The campaign developed a COVID-era election strategy to position itself to succeed in getting Initiative 82 on the ballot utilizing in-person collection of most signatures, including outside of free covid testing sites at public libraries and fire stations.

Seeking to muster signatures from hard to reach voters in December, DCCBBRI mailed over 13,000 D.C. voters petitions for gathering signatures required to get Initiative 82 on the ballot. Still unfolding is the total number of voters signing the petitions and mailing them back with postage paid for by the campaign.
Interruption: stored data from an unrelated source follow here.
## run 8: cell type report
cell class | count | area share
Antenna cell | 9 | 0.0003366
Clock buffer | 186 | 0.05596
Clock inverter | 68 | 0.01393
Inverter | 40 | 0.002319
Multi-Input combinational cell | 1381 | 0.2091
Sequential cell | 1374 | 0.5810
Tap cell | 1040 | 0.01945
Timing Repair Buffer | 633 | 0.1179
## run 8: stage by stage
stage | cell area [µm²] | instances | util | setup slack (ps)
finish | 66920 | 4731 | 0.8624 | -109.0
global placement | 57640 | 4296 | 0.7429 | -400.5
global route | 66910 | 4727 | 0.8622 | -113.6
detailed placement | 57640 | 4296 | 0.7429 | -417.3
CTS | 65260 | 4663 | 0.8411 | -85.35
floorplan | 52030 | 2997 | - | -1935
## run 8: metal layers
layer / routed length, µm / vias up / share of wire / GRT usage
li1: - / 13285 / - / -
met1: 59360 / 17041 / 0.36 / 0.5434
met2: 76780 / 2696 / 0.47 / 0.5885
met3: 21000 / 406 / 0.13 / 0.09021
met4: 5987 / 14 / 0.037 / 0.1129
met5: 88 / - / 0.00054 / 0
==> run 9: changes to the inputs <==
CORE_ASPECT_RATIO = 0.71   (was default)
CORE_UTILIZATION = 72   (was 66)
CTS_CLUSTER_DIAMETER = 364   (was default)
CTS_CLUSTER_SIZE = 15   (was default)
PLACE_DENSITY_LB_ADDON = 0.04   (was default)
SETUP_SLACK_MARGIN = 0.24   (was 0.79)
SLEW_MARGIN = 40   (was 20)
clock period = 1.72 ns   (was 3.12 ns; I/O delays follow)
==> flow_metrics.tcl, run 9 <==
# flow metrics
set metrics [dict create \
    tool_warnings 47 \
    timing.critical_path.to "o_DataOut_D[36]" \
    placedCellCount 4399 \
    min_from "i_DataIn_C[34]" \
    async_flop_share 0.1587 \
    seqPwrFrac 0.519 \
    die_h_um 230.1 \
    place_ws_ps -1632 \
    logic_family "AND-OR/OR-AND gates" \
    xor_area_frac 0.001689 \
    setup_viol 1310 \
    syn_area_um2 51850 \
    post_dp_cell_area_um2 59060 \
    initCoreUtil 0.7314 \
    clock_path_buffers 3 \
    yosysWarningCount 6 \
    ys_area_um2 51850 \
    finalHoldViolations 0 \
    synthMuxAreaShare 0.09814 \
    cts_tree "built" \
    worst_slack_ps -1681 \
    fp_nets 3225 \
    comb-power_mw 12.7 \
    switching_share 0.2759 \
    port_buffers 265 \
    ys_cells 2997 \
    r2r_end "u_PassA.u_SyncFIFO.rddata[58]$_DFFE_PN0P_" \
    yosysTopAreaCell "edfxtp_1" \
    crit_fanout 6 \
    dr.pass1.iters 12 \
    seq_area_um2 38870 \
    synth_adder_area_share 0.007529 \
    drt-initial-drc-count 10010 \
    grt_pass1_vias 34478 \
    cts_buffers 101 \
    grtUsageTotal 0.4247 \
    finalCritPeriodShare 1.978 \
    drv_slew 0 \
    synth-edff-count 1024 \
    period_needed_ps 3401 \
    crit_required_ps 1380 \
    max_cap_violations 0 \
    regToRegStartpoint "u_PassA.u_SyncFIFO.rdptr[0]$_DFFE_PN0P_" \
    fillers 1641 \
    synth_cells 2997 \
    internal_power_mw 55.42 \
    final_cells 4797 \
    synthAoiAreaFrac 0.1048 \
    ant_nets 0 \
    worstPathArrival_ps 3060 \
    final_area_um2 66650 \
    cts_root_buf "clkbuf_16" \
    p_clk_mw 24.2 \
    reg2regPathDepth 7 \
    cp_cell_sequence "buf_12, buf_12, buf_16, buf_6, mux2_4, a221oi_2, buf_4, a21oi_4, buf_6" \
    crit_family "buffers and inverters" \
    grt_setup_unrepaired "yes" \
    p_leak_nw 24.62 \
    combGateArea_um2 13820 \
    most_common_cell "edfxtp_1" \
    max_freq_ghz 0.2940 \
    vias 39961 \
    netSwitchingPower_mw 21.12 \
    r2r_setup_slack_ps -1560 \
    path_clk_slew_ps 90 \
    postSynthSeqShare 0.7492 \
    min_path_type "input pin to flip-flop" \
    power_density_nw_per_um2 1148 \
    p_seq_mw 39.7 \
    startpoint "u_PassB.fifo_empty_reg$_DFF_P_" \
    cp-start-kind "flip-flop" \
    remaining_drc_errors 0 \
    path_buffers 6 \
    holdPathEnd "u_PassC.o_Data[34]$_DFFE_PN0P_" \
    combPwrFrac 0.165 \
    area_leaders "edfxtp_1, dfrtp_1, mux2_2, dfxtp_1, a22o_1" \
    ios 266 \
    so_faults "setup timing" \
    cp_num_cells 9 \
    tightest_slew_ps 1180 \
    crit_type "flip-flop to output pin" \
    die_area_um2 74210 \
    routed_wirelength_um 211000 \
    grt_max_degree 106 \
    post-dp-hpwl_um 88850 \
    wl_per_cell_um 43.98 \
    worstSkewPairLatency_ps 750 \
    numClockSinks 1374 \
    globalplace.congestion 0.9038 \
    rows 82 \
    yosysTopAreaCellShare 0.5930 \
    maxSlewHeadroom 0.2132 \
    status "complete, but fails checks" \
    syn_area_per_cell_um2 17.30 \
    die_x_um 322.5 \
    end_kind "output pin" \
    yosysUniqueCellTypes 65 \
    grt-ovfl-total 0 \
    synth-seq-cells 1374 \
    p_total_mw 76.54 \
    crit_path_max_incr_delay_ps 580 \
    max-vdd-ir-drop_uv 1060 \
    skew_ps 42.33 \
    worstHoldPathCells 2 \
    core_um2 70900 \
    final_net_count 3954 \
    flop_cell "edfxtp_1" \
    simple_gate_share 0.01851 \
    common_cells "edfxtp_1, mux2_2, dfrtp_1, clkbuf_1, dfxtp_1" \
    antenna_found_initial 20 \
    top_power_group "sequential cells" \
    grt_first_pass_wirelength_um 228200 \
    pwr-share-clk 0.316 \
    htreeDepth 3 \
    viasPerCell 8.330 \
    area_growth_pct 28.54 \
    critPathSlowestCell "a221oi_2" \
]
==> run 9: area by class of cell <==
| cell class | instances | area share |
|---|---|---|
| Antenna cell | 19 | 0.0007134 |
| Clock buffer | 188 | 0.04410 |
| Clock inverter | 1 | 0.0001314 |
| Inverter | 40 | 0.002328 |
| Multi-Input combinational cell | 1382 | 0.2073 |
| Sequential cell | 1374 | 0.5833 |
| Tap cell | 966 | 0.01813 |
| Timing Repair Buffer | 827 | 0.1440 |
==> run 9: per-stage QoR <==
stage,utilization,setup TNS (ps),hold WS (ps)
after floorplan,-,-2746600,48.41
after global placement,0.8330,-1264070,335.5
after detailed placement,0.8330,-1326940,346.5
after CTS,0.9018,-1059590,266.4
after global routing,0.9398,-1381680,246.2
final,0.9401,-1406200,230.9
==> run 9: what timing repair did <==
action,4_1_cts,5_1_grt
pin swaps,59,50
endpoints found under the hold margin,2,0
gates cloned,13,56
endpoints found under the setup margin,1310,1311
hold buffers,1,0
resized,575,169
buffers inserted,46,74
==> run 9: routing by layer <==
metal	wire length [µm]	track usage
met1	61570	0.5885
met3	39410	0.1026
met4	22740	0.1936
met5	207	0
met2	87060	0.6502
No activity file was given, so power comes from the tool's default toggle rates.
==> flow/design.v (excerpt) <==
module axi_s_to_fifos #(
    parameter integer FIFO_DEPTH = 32,
    parameter integer C_DATA_WIDTH = 32
)(
    input  logic                     clk,
    input  logic                     nrst,
    input  logic [31:0]  awaddr,
    input  logic [3:0]               awprot,
    input  logic                     awvalid,
    output logic                     awready,
    input  logic [C_DATA_WIDTH-1:0]  wdata,
    input  logic [C_DATA_WIDTH/8-1:0] wstrb,
    input  logic                     wvalid,
    output logic                     wready,
    output logic [1:0]               bresp,
    output logic                     bvalid,
    input  logic                     bready,
    input  logic [31:0]  araddr,
    input  logic [3:0]               arprot,
    input  logic                     arvalid,
    output logic                     arready,
    output logic [C_DATA_WIDTH-1:0]  rdata,
    output logic [1:0]               rresp,
    output logic                     rvalid,
    input  logic                     rready,
    input logic [C_DATA_WIDTH-1:0]  fifo_wdata,
    output logic                    fifo_full,
    output logic                    fifo_almost_full,
    input logic                     fifo_wena,
    output logic [C_DATA_WIDTH-1:0] fifo_rdata,
    output logic                    fifo_empty,
    output logic                    fifo_almost_empty,
    input logic                     fifo_rena
);
Size: about 7300 cells after synthesis, about 99000 um^2 of cells after synthesis.
export LEC_CHECK = 0
export ABC_AREA = 0
export CAP_MARGIN = 40
export CELL_PAD_IN_SITES_GLOBAL_PLACEMENT = 0
export CORE_MARGIN = 2
export CORE_UTILIZATION = 70
export CTS_CLUSTER_DIAMETER = 330
export HOLD_SLACK_MARGIN = 0.29
export PLACE_DENSITY = 0.8
export SLEW_MARGIN = 20
export TNS_END_PERCENT = 5
create_clock -name core_clock -period 5.14 [get_ports {clk}]
run.sh (not shown) runs the stock make flow with config.mk's settings and CLKGATE_MAP_FILE=.
The baseline completed and failed the layout checks on setup timing.
Rerun with:
ABC_AREA = 1   (was 0)
CAP_MARGIN = 20   (was 40)
CTS_CLUSTER_DIAMETER = 226   (was 330)
PLACE_DENSITY = not set   (was 0.8)
PLACE_DENSITY_LB_ADDON = 0.0   (was not set)
TNS_END_PERCENT = not set   (was 5)
clock period = 7.05 ns   (was 5.14 ns; I/O delays follow)
=> This time the run ran to the end with no violations. Power decreases by about 22%. Worst setup slack gets better by 740 ps. Cell area decreases by about 1.8%.

* * *

v55:
Starting RTL as in the previous note.
Settings: LEC_CHECK=0, CAP_MARGIN=15, CELL_PAD_IN_SITES_GLOBAL_PLACEMENT=0, CORE_ASPECT_RATIO=0.72, CORE_MARGIN=2, CORE_UTILIZATION=72, CTS_CLUSTER_DIAMETER=344, CTS_CLUSTER_SIZE=15, PLACE_DENSITY_LB_ADDON=0.04, SETUP_SLACK_MARGIN=0.48, SLEW_MARGIN=20, TNS_END_PERCENT=75; clock period 4.03 ns.
| v55 | all stages done | FAIL | negative setup slack |
Here is what was changed in the inputs of v35 compared with v55.
- CAP_MARGIN changed from 15 to 20
- CTS_CLUSTER_SIZE removed (was 15)
- SETUP_SLACK_MARGIN changed from 0.48 to 0.76
- CORE_ASPECT_RATIO removed (was 0.72)
- PLACE_DENSITY newly set to 0.65
- CTS_CLUSTER_DIAMETER removed (was 344)
- TNS_END_PERCENT removed (was 75)
- PLACE_DENSITY_LB_ADDON removed (was 0.04)
### Flow results
v35: all stages done; final checks FAILED (negative setup slack). Number of clock sinks delta (v35 -> v55): insignificant. Re area after synthesis: no difference whatsoever between v35 and v55. Via count of the routed design ends up lower on v35. Diff v55..v35 | max-cap check violation count | unchanged. Cmp v35 and v55 / worst-case register-to-register setup slack / higher: v35. [compare] base=v55 new=v35: number of tap instances shows a reduction of 32, final critical-path share of the clock period went up. Higher worst setup slack after layout was reported by v55, not v35. What v55 reported for power density relative to cell area has to be multiplied by 1.06 to get the figure for v35.
Changes in v32 relative to v35:
- a deleted PLACE_DENSITY that had been 0.65
- a deleted SETUP_SLACK_MARGIN that had been 0.76
- a deleted CELL_PAD_IN_SITES_GLOBAL_PLACEMENT that had been 0
- a change of CORE_UTILIZATION from 72 to 24
- a change of the clock period (ns, I/O delays scaled along) from 4.03 to 10.4
[summary]
Summary of v32 and v35: one run falls short of a clean finish, namely v35. v32 gives less number of iterations in the first detailed-routing pass than v35 did. Cmp v32 and v35 / first-pass GRT wire length / higher: v32. v32: logic area 1100 um2 below v35. In the tables for v32 and v35, number of cell instances on the worst register-to-register path reads lower with v35. In the metrics for v32 and v35, the one carrying the higher number of antenna diodes is v35. v32 — number of stages on the worst setup path 4 lower, v35 as reference. Cell count: v32 higher than v35. Diff v35 -> v32: setup TNS now sits higher, utilization of the core after routing now sits lower, leakage power now sits lower.
What v34 does differently from v32 at the input level:
- CORE_UTILIZATION: 24 -> 46
- the clock period (ns, I/O delays scaled along): 10.4 -> 7.26
### Flow results
Power: v34 draws more than v32. Diff v32 -> v34: internal power now sits higher; clock buffer instance count of the final layout went down by 26; worst setup slack after placement decreased 2.04 ns. Of v32 and v34, v32 shows the higher wire length, with v34 below it. Looking at v32 and v34, the fraction of power spent switching nets is a wash. Worst slack on hold paths delta (v32 -> v34): insignificant. Diff v32 -> v34 | number of non-clock buffers in the layout | up by more than 10%. On cell area reported after detailed placement, the higher figure sits with v32, not v34. In v34, the power share of the combinational group came out 0.7 points above the value in v32.

* * *

axi_s_to_fifos again, from the RTL that the note above started with.
Settings: LEC_CHECK=0, CAP_MARGIN=10, CORE_ASPECT_RATIO=0.73, CORE_MARGIN=2, CORE_UTILIZATION=72, CTS_CLUSTER_SIZE=44, PLACE_DENSITY=0.65, SETUP_SLACK_MARGIN=1.07, SLEW_MARGIN=20; clock period 4.08 ns.
The baseline produced a layout that fails on setup timing.
Next try:
Settings changed: CAP_MARGIN 10 to 20, CELL_PAD_IN_SITES_GLOBAL_PLACEMENT from default to 0, CORE_ASPECT_RATIO 0.73 to default, CORE_UTILIZATION 72 to 18, CTS_CLUSTER_SIZE 44 to default, PLACE_DENSITY 0.65 to default, PLACE_DENSITY_LB_ADDON from default to 0.0, SETUP_SLACK_MARGIN 1.07 to default.
Clock period 4.08 ns to 10.2 ns, I/O delays scaled along.
This time the run passed the timing, DRC and antenna checks.
Global-route usage went down by 33 points.
Hold slack is better by 0.46 ns.
Utilization fell by 63 points.
Setup slack is better by 2.6 ns.
Non-clock buffer count fell by 297.
Design area rises by 4.3%.
Die size goes up to 4.0 times its value.
Wire length increases by 57%.
Via count fell by 11%.
Register-to-register slack improved by 3.7 ns.
Sequential share of layout area shrinks by 2.0 points.
Next try:
Settings changed: CELL_PAD_IN_SITES_GLOBAL_PLACEMENT 0 to default, CORE_UTILIZATION 18 to 72, CTS_CLUSTER_SIZE from default to 14, PLACE_DENSITY_LB_ADDON 0.0 to default.
Clock period 10.2 ns to 4.03 ns, I/O delays scaled along.
After rerunning: With this change the flow finished with setup timing left; clock power grows by well over a third; worst hold slack improved by 0.0092 ns; utilization goes up by 63 points; design area came out lower by a few percent; clock skew fell by 0.0044 ns; register-to-register slack degrades by 4.5 ns; non-clock buffer count is higher by 192; via count grows by roughly a tenth.
Next try:
Settings changed: CORE_UTILIZATION 72 to 40, CTS_CLUSTER_SIZE 14 to default.
Clock period 4.03 ns to 7.26 ns, I/O delays scaled along.
What happened:
- The changed run finished clean
- sequential power falls by 45%
- clock power falls by 42%
- final cell count rises by 12%
- global-route usage falls by 23 points
- power falls by 45%

* * *

The RTL this note starts from:
==> flow/design.v <==
module axi_s_to_fifos #(
    parameter integer FIFO_DEPTH = 32,
    parameter integer C_DATA_WIDTH = 32
)(
    input  logic                     clk,
    input  logic                     nrst,
    input  logic [31:0]  awaddr,
    input  logic [3:0]               awprot,
    input  logic                     awvalid,
    output logic                     awready,
    input  logic [C_DATA_WIDTH-1:0]  wdata,
    input  logic [C_DATA_WIDTH/8-1:0] wstrb,
    input  logic                     wvalid,
    output logic                     wready,
    output logic [1:0]               bresp,
    output logic                     bvalid,
    input  logic                     bready,
    input  logic [31:0]  araddr,
    input  logic [3:0]               arprot,
    input  logic                     arvalid,
    output logic                     arready,
    output logic [C_DATA_WIDTH-1:0]  rdata,
    output logic [1:0]               rresp,
    output logic                     rvalid,
    input  logic                     rready,
    input logic [C_DATA_WIDTH-1:0]  fifo_wdata,
    output logic                    fifo_full,
    output logic                    fifo_almost_full,
    input logic                     fifo_wena,
    output logic [C_DATA_WIDTH-1:0] fifo_rdata,
    output logic                    fifo_empty,
    output logic                    fifo_almost_empty,
    input logic                     fifo_rena
);
    localparam ADDR_STATUS  = 0;
    localparam ADDR_WRITE   = 1;
    localparam ADDR_READ    = 2;
    localparam BYTES        = C_DATA_WIDTH/8;
    localparam ADDR_LSB     = $clog2(BYTES); 
    logic [C_DATA_WIDTH-1:0]    reg_write   [0:FIFO_DEPTH-1];
    logic [C_DATA_WIDTH-1:0]    reg_read    [0:FIFO_DEPTH-1];
    logic [31:0]                araddr_reg;
    logic [31:0]                awaddr_reg;
    logic [C_DATA_WIDTH-1:0]    wdata_reg;
    logic full2;
    logic almost_full2;
    logic empty2;
    logic almost_empty2;
    logic full1;
    logic almost_full1;
    logic empty1;
    logic almost_empty1;
    logic wrote_axi;
    logic rd_pop;
    logic push_fifo1;
    logic pop_fifo1;
    logic push_fifo2;
    logic pop_fifo2;
    localparam int INDEX_W = $clog2(FIFO_DEPTH);
    logic [INDEX_W-1:0] write_index_axi, read_index_axi;
    logic [INDEX_W-1:0] write_index_fifo, read_index_fifo;
    logic [INDEX_W:0]   size_fifo1, size_fifo2;
    typedef enum logic {
        IDLE_READ,
        READ_DATA
    } state_read;
    state_read state_r;
    always_ff @(posedge clk or negedge nrst) begin
        if (!nrst) begin
            arready             <= 0;
            araddr_reg          <= 0;
            rdata               <= 0;
            rresp               <= 0;
            rvalid              <= 0;
            state_r             <= IDLE_READ;
            read_index_axi      <= 0;
            rd_pop              <= 0;
        end else begin
            case (state_r)
                IDLE_READ: begin
                    arready     <= 1;
                    if (arvalid && arready) begin
                        araddr_reg  <= araddr;
                        state_r     <= READ_DATA;
                        arready <= 0;
                    end
                end
                READ_DATA: begin
                    if (!rvalid) begin
                        rvalid  <= 1;
                        rresp   <= 0;
                        rd_pop  <= (araddr_reg[31:ADDR_LSB] == ADDR_READ) && !empty1;
                        if (araddr_reg[31:ADDR_LSB] == ADDR_STATUS) begin
                            rdata   <= {28'b0,
                                        full2,
                                        almost_full2,
                                        empty1,
                                        almost_empty1};
                        end else if (araddr_reg[31:ADDR_LSB] == ADDR_READ && !empty1) begin
                            rdata   <= reg_read[read_index_axi];
                        end else begin
                            rdata   <= 0;
                        end
                    end else if (rready) begin
                        if (rd_pop) begin
                            read_index_axi <= read_index_axi + 1;
                            if (read_index_axi == FIFO_DEPTH - 1) begin
                                read_index_axi <= 0;
                            end
                        end
                        rvalid  <= 0;
                        state_r <= IDLE_READ;
                    end
                end
                default: begin
                    state_r <= IDLE_READ;
                end
            endcase
        end
    end
    always_ff @(posedge clk or negedge nrst) begin
        if (!nrst) begin
            for (int i = 0; i < FIFO_DEPTH; i++) begin
                reg_read[i]     <= '0;
            end
            write_index_fifo    <= 0;
        end else begin
            if (fifo_wena && !full1) begin
                reg_read[write_index_fifo] <= fifo_wdata;
                write_index_fifo <= write_index_fifo + 1;
                if (write_index_fifo == FIFO_DEPTH - 1) begin
                    write_index_fifo <= 0;
                end
            end
        end
    end
    always_comb begin
        push_fifo1 = (fifo_wena && !full1);
        pop_fifo1 = rd_pop && (state_r == READ_DATA) && (rready && rvalid);
    end
    always_ff @(posedge clk or negedge nrst) begin
        if (!nrst) begin
            size_fifo1 <= FIFO_DEPTH;
        end else begin
            size_fifo1 <= size_fifo1 + pop_fifo1 - push_fifo1;
        end
    end
    typedef enum logic [1:0] {
        IDLE_WRITE,
        HAVE_AW,
        HAVE_W,
        RESP
    } state_write;
    state_write state_w;
    always_ff @(posedge clk or negedge nrst) begin
        if (!nrst) begin
            awready         <= 0;
            wready          <= 0;
            bvalid          <= 0;
            bresp           <= 0;
            awaddr_reg      <= 0;
            wdata_reg       <= 0;
            wrote_axi       <= 0;
            write_index_axi <= 0;
            state_w         <= IDLE_WRITE;
            for (int i = 0; i < FIFO_DEPTH; i++) begin
                reg_write[i] <= '0;
            end
        end else begin
            case (state_w)
                IDLE_WRITE: begin
                    awready <= 1;
                    wready  <= 1;
                    wrote_axi   <= 0;
                    if ((wvalid && wready) && (awvalid && awready)) begin
                        wdata_reg   <= wdata;
                        awaddr_reg  <= awaddr;
                        wready      <= 0;
                        awready     <= 0;
                        state_w     <= RESP;
                    end else if (awvalid && awready) begin
                        awaddr_reg  <= awaddr;
                        awready     <= 0;
                        state_w     <= HAVE_AW;
                    end else if (wvalid && wready) begin
                        wdata_reg   <= wdata;
                        wready      <= 0;
                        state_w     <= HAVE_W;
                    end
                end
                HAVE_AW: begin
                    wready  <= 1;
                    if (wvalid && wready) begin
                        wdata_reg   <= wdata;
                        wready      <= 0;
                        state_w     <= RESP;
                    end
                end
                HAVE_W: begin
                    awready <= 1;
                    if (awvalid && awready) begin
                        awaddr_reg  <= awaddr;
                        awready     <= 0;
                        state_w     <= RESP;
                    end
                end
                RESP: begin
                    if (awaddr_reg[31:ADDR_LSB] == ADDR_WRITE && !wrote_axi && !full2) begin
                        reg_write[write_index_axi] <= wdata_reg;
                        write_index_axi <= write_index_axi + 1;
                        if (write_index_axi == FIFO_DEPTH - 1) begin
                            write_index_axi <= 0;
                        end
                        wrote_axi <= 1;
                    end
                    bvalid  <= 1;
                    bresp   <= 0;
                    if (bready && bvalid) begin
                        bvalid  <= 0;
                        state_w <= IDLE_WRITE;
                    end
                end
                default: begin
                    state_w <= IDLE_WRITE;
                end
            endcase
        end
    end
    always_ff @(posedge clk or negedge nrst) begin
        if (!nrst) begin
            read_index_fifo <= 0;
        end else begin
            if (fifo_rena && !empty2) begin
                read_index_fifo <= read_index_fifo + 1;
                if (read_index_fifo == FIFO_DEPTH - 1) begin
                    read_index_fifo <= 0;
                end
            end
        end
    end
    always_comb begin
        pop_fifo2 = (fifo_rena && !empty2);
        push_fifo2 = (awaddr_reg[31:ADDR_LSB] == ADDR_WRITE && !wrote_axi && !full2) && (state_w == RESP);
    end
    always_ff @(posedge clk or negedge nrst) begin
        if (!nrst) begin
            size_fifo2 <= FIFO_DEPTH;
        end else begin
            size_fifo2 <= size_fifo2 + pop_fifo2 - push_fifo2;
        end
    end
    always_comb fifo_rdata = reg_write[read_index_fifo];
    always_comb begin
        empty2        = size_fifo2 == FIFO_DEPTH;
        almost_empty2 = size_fifo2 == (FIFO_DEPTH - 1);
        full2         = size_fifo2 == 0;
        almost_full2  = size_fifo2 == 1;
        empty1         = size_fifo1 == FIFO_DEPTH;
        almost_empty1  = size_fifo1 == (FIFO_DEPTH - 1);
        full1          = size_fifo1 == 0;
        almost_full1   = size_fifo1 == 1;
        fifo_full           = full1;
        fifo_almost_full    = almost_full1;
        fifo_empty          = empty2;
        fifo_almost_empty   = almost_empty2;
    end
endmodule
clock: 4.08 ns
lec_check: 0
cap_margin: 10
core_margin: 2
core_utilization: 72
cts_cluster_size: 44
max_routing_layer: met4
place_density: 0.65
setup_slack_margin: 1.07
slew_margin: 20
The baseline finished but fails on hold timing, setup timing.
Rerun with:
Settings changed: CAP_MARGIN 10 to 20, CORE_UTILIZATION 72 to 40, CTS_CLUSTER_SIZE 44 to not set, MAX_ROUTING_LAYER met4 to not set, PLACE_DENSITY 0.65 to not set, SETUP_SLACK_MARGIN 1.07 to 0.94.
Clock period 4.08 ns to 7.26 ns, I/O delays scaled along.
Outcome: With this change the flow went through all stages and came out clean. Count of clock-buffer cells in the layout is higher by 30. Die size is higher by about 80%. Via count is lower by about 8%. Total power is lower by about 45%. Sequential share of layout area is higher by 1.9 points. Global-route usage is lower by 26 points. Register-to-register slack improves by 1.6 ns. Critical path depth is lower by 1. Cell area is lower by 3.9%. Worst setup slack improves by 1.2 ns. Core utilization is lower by 41 points.
Rerun with:
Settings changed: CORE_UTILIZATION 40 to 66, SETUP_SLACK_MARGIN 0.94 to not set.
Clock period 7.26 ns to 4.03 ns, I/O delays scaled along.
After rerunning: Now the flow reached the layout checks and failed them: setup timing; utilization is higher by 33 points; global-route usage is higher by 18 points; flip-flop count does not change; final cell count is lower by 8.6%; power is higher by 83%; wire length is lower by 3.5%; sequential power is higher by 81%; first-iteration DRC count is higher by about 8%; worst hold slack is better by 0.066 ns.
Rerun with:
Settings changed: CAP_MARGIN 20 to 35, CORE_ASPECT_RATIO set to 0.71, CORE_UTILIZATION 66 to 72, CTS_CLUSTER_DIAMETER set to 55, CTS_CLUSTER_SIZE set to 88, HOLD_SLACK_MARGIN set to 0.29, PLACE_DENSITY_LB_ADDON set to 0.04, SETUP_SLACK_MARGIN set to 1.15, TNS_END_PERCENT set to 65.
The new run ran to the end with violations: setup timing.
Power came out lower by 6.0%.
Wire length grows by 4.2%.
Clock power shrinks by 23%.
Rerun with:
Settings changed: CAP_MARGIN 35 to 0.
Outcome: The changed run ran to the end with violations: setup timing; count of clock-buffer cells in the layout came out higher by 6; die size is unchanged; fmax came out lower by a few percent; setup slack got worse by 0.14 ns; wire length barely changes; flip-flop count stays the same; worst hold slack got worse by 0.011 ns; global-route usage hardly moves; utilization came out lower by 0.48 points; combinational power barely changes.
Rerun with:
Settings changed: CAP_MARGIN 0 to 20, CORE_ASPECT_RATIO 0.71 to not set, CORE_UTILIZATION 72 to 40, CTS_CLUSTER_DIAMETER 55 to not set, CTS_CLUSTER_SIZE 88 to not set, HOLD_SLACK_MARGIN 0.29 to not set, PLACE_DENSITY_LB_ADDON 0.04 to not set, SETUP_SLACK_MARGIN 1.15 to not set, TNS_END_PERCENT 65 to not set.
Clock period 4.03 ns to 8.0 ns, I/O delays scaled along.
Effect:
- The new run ran to the end with no violations
- setup slack improved by 1.1 ns
- routed wire length shrinks by 1.3%
- non-clock buffer count came out lower by 466
- worst hold slack barely changes
- via count goes down by 9.6%
- final area shrinks by 2.4%
- register-to-register slack is better by 2.0 ns
- sequential share of layout area went up by 1.2 points
- power went down by 47%
- first-iteration DRC count is lower by 40%
Power is estimated from default activity; no workload was simulated.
Early mail returns of signed petitions are exceeding the return rate achieved in 2020 with Initiative 81 which was 5.2 percent.

For the final stage, the campaign will be deploying unpaid, volunteer petition circulators on DC streets in targeted locations to gather enough signatures by the Feb. 22 deadline to ensure Initiative 82 gets on the primary ballot in D.C. The primary is scheduled for Tuesday, June 21.

“Although optimistic, the campaign is not taking anything for granted,” said Adam Eidinger, treasurer of the D.C. Committee to Build a Better Restaurant Industry as well as the Campaign to Decriminalize Nature D.C., which successfully passed Initiative 81 in November 2020. “We are closing in on our goal of 27,000 validated signatures, which we believe will exceed the 5 percent of active D.C. voters required by law. There is currently some confusion within the campaign as to what the final number of signatures will be and inquiries have been made to the DC Board of Elections. We are collecting more signatures to have a cushion to exceed higher estimates of the final number needed.”

The sign-by-mail tactic to gather ballot signatures was first deployed successfully in D.C. in the 2020 election with the passage of Initiative 81 led by the Campaign to Decriminalize Nature D.C. (which shifted enforcement of laws against natural plant medicines to the lowest D.C. law enforcement priority).

“This election cycle the campaign to raise the base wage for tipped workers has adopted Covid era tactics,’” says Communications and Training Lead Nikolas Schiller. “Fortunately, there was an overlap of activists and veteran tipped workers in both campaigns, making the direct mail tactic to getting signatures more productive due to the advantage of knowing likely signers from the sign-by-mail petitions gathered in 2020.”

Tipped workers in D.C. make a base wage of $5.05 per hour paid by employers, who are allowed to credit the first $10.15 in tips per hour to satisfy their responsibility to pay tipped workers DC’s minimum wage of $15.20 per hour over a two week pay period. So, when you leave a tip, the business owner essentially credits your tip against the amount they are required to pay their tipped workers and they are using the average per hour rate of tips made over two weeks making it possible to use Saturday night tips to pay a tipped worker on a slow Tuesday.

“In the COVID era we believe tipped workers are accepting work that puts them in harm’s way and thus deserve a reasonable expectation of actual wages that are not subject to the latest business crash or boom, but rather pay people who come to work. The campaign’s slogan is “Fair wage, with tips on top!,” says Kris Furnish, field director for DCCBBRI.